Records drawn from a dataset
::::::

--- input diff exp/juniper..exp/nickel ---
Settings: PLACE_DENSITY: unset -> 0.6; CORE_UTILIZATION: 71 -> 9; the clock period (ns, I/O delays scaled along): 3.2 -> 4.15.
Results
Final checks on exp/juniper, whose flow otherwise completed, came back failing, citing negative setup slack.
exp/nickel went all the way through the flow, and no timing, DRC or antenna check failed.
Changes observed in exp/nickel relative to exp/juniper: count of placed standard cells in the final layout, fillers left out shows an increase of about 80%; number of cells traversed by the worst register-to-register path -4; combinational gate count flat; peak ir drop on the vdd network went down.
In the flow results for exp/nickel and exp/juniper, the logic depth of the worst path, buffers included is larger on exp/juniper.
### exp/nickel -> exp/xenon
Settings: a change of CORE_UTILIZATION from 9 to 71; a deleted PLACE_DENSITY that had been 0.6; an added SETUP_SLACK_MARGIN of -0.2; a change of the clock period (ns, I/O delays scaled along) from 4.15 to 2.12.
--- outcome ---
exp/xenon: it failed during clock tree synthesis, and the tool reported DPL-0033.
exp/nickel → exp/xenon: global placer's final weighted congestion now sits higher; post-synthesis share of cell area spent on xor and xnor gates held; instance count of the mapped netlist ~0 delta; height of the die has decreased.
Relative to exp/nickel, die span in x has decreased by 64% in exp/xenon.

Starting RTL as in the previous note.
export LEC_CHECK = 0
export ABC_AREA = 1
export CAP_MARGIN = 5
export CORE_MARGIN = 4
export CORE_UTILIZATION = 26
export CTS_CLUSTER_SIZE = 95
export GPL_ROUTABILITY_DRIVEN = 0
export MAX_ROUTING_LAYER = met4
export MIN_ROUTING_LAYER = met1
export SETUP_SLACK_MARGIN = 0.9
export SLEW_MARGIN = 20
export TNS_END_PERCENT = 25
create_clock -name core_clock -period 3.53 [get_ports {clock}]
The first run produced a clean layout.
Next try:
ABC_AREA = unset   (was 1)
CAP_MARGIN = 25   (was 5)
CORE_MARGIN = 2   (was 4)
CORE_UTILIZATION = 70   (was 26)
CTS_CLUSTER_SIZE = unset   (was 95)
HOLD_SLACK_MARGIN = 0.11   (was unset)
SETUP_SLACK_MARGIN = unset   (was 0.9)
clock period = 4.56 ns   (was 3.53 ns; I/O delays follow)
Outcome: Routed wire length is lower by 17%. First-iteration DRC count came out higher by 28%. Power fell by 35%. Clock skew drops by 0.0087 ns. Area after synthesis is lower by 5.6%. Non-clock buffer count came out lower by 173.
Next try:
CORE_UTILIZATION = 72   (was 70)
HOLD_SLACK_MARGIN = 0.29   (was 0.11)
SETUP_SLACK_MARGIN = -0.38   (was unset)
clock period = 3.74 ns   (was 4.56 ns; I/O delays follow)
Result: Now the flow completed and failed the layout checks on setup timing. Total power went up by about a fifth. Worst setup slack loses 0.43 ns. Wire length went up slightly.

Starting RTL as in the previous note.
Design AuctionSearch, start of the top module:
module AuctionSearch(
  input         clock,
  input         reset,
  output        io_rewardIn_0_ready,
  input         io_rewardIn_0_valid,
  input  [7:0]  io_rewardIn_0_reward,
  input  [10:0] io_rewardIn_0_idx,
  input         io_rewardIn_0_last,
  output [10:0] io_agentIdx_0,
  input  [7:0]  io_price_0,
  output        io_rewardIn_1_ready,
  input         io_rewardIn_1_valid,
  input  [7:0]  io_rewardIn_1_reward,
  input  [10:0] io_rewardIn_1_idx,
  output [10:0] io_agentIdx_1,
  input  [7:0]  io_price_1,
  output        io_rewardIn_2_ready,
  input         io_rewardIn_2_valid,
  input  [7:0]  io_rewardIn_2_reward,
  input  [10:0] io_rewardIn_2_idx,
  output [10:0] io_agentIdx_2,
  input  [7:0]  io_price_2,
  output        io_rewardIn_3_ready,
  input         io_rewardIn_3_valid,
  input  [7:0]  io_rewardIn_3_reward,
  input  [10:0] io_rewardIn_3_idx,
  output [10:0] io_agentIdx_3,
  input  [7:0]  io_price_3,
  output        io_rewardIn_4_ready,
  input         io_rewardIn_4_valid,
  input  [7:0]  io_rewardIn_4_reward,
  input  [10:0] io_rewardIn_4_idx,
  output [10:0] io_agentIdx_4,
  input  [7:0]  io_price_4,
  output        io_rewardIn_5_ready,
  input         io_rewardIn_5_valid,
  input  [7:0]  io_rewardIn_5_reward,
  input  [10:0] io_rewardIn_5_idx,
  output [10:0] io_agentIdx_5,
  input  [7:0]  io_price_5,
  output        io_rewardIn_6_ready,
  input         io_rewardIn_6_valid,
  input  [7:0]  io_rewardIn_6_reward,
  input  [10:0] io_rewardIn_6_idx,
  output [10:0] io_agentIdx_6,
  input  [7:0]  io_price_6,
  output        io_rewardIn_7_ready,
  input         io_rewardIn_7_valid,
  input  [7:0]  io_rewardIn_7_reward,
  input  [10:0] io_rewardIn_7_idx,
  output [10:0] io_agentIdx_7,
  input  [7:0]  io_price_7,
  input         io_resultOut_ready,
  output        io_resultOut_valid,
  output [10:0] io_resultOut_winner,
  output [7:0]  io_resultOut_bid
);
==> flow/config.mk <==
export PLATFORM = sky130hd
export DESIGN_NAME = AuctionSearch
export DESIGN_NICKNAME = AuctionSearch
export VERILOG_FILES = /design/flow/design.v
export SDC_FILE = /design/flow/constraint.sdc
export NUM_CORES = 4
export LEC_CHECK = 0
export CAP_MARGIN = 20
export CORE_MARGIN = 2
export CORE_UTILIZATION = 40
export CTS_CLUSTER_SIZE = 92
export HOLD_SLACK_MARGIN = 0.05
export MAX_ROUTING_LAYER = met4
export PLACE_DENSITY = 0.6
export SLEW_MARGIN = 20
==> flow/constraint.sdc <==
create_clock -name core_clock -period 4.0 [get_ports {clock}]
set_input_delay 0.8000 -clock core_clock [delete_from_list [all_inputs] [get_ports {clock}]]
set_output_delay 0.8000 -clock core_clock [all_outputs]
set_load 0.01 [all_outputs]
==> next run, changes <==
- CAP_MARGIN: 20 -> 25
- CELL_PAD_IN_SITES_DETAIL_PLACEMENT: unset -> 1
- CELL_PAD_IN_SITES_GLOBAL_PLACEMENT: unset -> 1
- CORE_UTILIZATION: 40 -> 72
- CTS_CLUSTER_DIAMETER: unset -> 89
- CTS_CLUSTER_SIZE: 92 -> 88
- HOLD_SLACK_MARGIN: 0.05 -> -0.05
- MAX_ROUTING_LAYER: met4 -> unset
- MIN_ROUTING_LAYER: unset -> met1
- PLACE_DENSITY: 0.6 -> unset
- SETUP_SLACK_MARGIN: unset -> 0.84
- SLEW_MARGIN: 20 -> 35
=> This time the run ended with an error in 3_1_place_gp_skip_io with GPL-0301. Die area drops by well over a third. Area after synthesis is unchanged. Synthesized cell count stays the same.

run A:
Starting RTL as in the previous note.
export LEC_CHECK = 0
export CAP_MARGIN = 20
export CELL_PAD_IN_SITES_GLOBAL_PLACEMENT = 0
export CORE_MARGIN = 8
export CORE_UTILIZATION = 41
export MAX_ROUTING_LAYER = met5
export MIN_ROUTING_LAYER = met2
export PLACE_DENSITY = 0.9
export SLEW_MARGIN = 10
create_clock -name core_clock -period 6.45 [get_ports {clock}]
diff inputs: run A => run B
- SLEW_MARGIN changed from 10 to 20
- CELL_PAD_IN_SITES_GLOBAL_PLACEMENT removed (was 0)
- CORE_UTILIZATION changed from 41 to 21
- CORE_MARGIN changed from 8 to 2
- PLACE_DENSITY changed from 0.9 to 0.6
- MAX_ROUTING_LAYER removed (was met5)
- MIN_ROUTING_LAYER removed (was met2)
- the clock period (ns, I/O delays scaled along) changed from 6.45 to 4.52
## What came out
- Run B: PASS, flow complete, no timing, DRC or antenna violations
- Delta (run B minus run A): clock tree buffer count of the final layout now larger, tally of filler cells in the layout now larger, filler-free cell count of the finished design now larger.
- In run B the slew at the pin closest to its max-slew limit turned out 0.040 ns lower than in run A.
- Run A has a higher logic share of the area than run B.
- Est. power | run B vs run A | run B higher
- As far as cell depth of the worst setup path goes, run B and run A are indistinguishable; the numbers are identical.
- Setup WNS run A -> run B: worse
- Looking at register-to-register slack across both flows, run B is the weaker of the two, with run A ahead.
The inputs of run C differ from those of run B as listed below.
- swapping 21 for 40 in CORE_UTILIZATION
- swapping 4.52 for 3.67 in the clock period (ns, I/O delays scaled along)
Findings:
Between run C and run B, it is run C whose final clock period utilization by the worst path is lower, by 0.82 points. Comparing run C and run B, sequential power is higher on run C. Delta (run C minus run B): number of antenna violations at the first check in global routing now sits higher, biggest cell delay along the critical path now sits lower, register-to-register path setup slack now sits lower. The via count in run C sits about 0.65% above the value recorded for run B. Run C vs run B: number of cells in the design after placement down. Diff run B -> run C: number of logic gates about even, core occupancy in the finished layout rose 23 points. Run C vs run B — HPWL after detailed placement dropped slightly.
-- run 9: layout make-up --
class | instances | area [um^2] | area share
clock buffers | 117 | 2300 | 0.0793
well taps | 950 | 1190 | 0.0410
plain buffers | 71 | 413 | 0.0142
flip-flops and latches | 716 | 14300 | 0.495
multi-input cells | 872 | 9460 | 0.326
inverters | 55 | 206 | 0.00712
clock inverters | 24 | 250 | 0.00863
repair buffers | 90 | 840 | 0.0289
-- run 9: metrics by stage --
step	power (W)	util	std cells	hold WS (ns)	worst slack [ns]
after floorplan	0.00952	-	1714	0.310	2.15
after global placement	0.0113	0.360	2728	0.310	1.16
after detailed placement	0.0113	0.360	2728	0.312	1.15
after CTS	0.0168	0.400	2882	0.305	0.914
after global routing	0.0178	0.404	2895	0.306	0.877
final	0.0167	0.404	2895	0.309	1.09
==> inputs of run K <==
==> flow/design.v <==
module izhikevich_neuron #(parameter DT = 16'h0100)  
(
    input wire clk,
    input wire rst,
    input wire [15:0] I,           
    output reg spike               
);
    reg signed [15:0] v, u;
    wire signed [15:0] a = 16'h0051;    
    wire signed [15:0] b = 16'h0200;    
    wire signed [15:0] c = -16'sd16640;  
    wire signed [15:0] d = 16'h0800;    
    wire signed [15:0] v_sq;
    wire signed [15:0] term1, term2, term3, dv_raw, du_raw;
    wire signed [15:0] bv;
    localparam signed [15:0] V_THRESH = 16'd7680;  
    cordic_mult sq_v (.x(v), .y(v), .out(v_sq));
    cordic_mult mul_004 (.x(16'h0148), .y(v_sq), .out(term1));
    cordic_mult mul_5v (.x(16'h0500), .y(v), .out(term2));
    assign term3 = 16'd35840;  
    assign dv_raw = term1 + term2 + term3 - u + I;
    cordic_mult mul_bv (.x(b), .y(v), .out(bv));
    assign du_raw = (bv - u);
    wire signed [15:0] du;
    cordic_mult mul_a (.x(a), .y(du_raw), .out(du));
    wire signed [31:0] dv_dt = dv_raw * $signed(DT);
    wire signed [31:0] du_dt = du * $signed(DT);
    always @(posedge clk or posedge rst) begin
        if (rst) begin
            v <= c;
            u <= 0;
            spike <= 0;
        end else begin
            if (v >= V_THRESH) begin
                v <= c;
                u <= u + d;
                spike <= 1;
            end else begin
                v <= v + dv_dt[23:8];  
                u <= u + du_dt[23:8];
                spike <= 0;
            end
        end
    end
endmodule
module cordic_mult(
    input signed [15:0] x,
    input signed [15:0] y,
    output signed [15:0] out
);
    wire signed [31:0] temp;
    assign temp = x * y;
    assign out = temp[23:8];  
endmodule
==> flow/run.sh <==
#!/bin/bash
# the make line also repeats each setting of config.mk as NAME=value (left out here)
make -C /OpenROAD-flow-scripts/flow DESIGN_CONFIG=/design/flow/config.mk WORK_HOME=/design/flow/orfs CLKGATE_MAP_FILE= finish
==> flow/config.mk <==
export PLATFORM = sky130hd
export DESIGN_NAME = izhikevich_neuron
export DESIGN_NICKNAME = izhikevich_neuron
export VERILOG_FILES = /design/flow/design.v
export SDC_FILE = /design/flow/constraint.sdc
export NUM_CORES = 4
export LEC_CHECK = 0
export ABC_AREA = 1
export CAP_MARGIN = 20
export CORE_MARGIN = 2
export CORE_UTILIZATION = 70
export CTS_CLUSTER_SIZE = 86
export GPL_ROUTABILITY_DRIVEN = 1
export HOLD_SLACK_MARGIN = 0.04
export MAX_ROUTING_LAYER = met4
export PLACE_DENSITY_LB_ADDON = 0.08
export SLEW_MARGIN = 5
export TNS_END_PERCENT = 10
==> flow/constraint.sdc <==
create_clock -name core_clock -period 11.3 [get_ports {clk}]
set_input_delay 2.2600 -clock core_clock [delete_from_list [all_inputs] [get_ports {clk}]]
set_output_delay 2.2600 -clock core_clock [all_outputs]
set_load 0.01 [all_outputs]
==> run M (differences from run K) <==
Settings changed: ABC_AREA 1 to default, CORE_UTILIZATION 70 to 40, CTS_CLUSTER_SIZE 86 to default, GPL_ROUTABILITY_DRIVEN 1 to default, HOLD_SLACK_MARGIN 0.04 to default, MAX_ROUTING_LAYER met4 to default, PLACE_DENSITY from default to 0.6, PLACE_DENSITY_LB_ADDON 0.08 to default, SLEW_MARGIN 5 to 20, TNS_END_PERCENT 10 to default.
==> flow/constraint.sdc (replaced) <==
create_clock -name core_clock -period 11.7 [get_ports {clk}]
set_input_delay 2.3400 -clock core_clock [delete_from_list [all_inputs] [get_ports {clk}]]
set_output_delay 2.3400 -clock core_clock [all_outputs]
set_load 0.01 [all_outputs]
==> run Y (differences from run K) <==
Settings changed: ABC_AREA 1 to default, CORE_UTILIZATION 70 to 64, CTS_CLUSTER_SIZE 86 to default, GPL_ROUTABILITY_DRIVEN 1 to default, HOLD_SLACK_MARGIN 0.04 to default, MAX_ROUTING_LAYER met4 to default, PLACE_DENSITY_LB_ADDON 0.08 to default, SLEW_MARGIN 5 to 20, TNS_END_PERCENT 10 to default.
==> flow/constraint.sdc (replaced) <==
create_clock -name core_clock -period 6.49 [get_ports {clk}]
set_input_delay 1.2980 -clock core_clock [delete_from_list [all_inputs] [get_ports {clk}]]
set_output_delay 1.2980 -clock core_clock [all_outputs]
set_load 0.01 [all_outputs]
==> notes <==
- Run K went through all stages and came out clean. Run Y produced a layout that fails on negative setup slack. Run M finished with timing, DRC and antenna clean.
- Against run K, the clock skew of run M is lower by 0.0015 ns.
- Fmax, highest first: run K, run M, run Y.
- The highest global-route usage belongs to run K, the lowest to run M.
- Against run K, the critical path depth of run M is lower by 3.
==> figures <==
item	run M	run K	run Y
Run status	timing/DRC/antenna clean	timing/DRC/antenna clean	finished with violations
Layout check failures	-	-	negative setup slack
Maximum number of pins on one net before global-route repair	34	31	26
Relative slew slack	0.357	0.632	0.476
Area taken by flip-flops and latches	846 um2	846 um2	845 um2
Die Ht	195 um	154 um	155 um
Place WS	-0.121 ns	0.0533 ns	-4.78 ns
Clock network area share	0.00816	0.00905	0.00860
Worst-skew pair later-pin latency	0.29 ns	0.29 ns	0.30 ns
GR met3 Demand/Resource	0.0166	0.0389	0.0267
Setup violation total in the final timing report	0	0	23
Period Utilization, post-route	0.976	0.968	1.77
Number of buffer and inverter stages on the critical path	9	11	13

::::::

§ **What is needed**
Check each line of the data above for the string "swapping", and copy the ones that have it.

§ **Exercise response**
- swapping 21 for 40 in CORE_UTILIZATION
- swapping 4.52 for 3.67 in the clock period (ns, I/O delays scaled along)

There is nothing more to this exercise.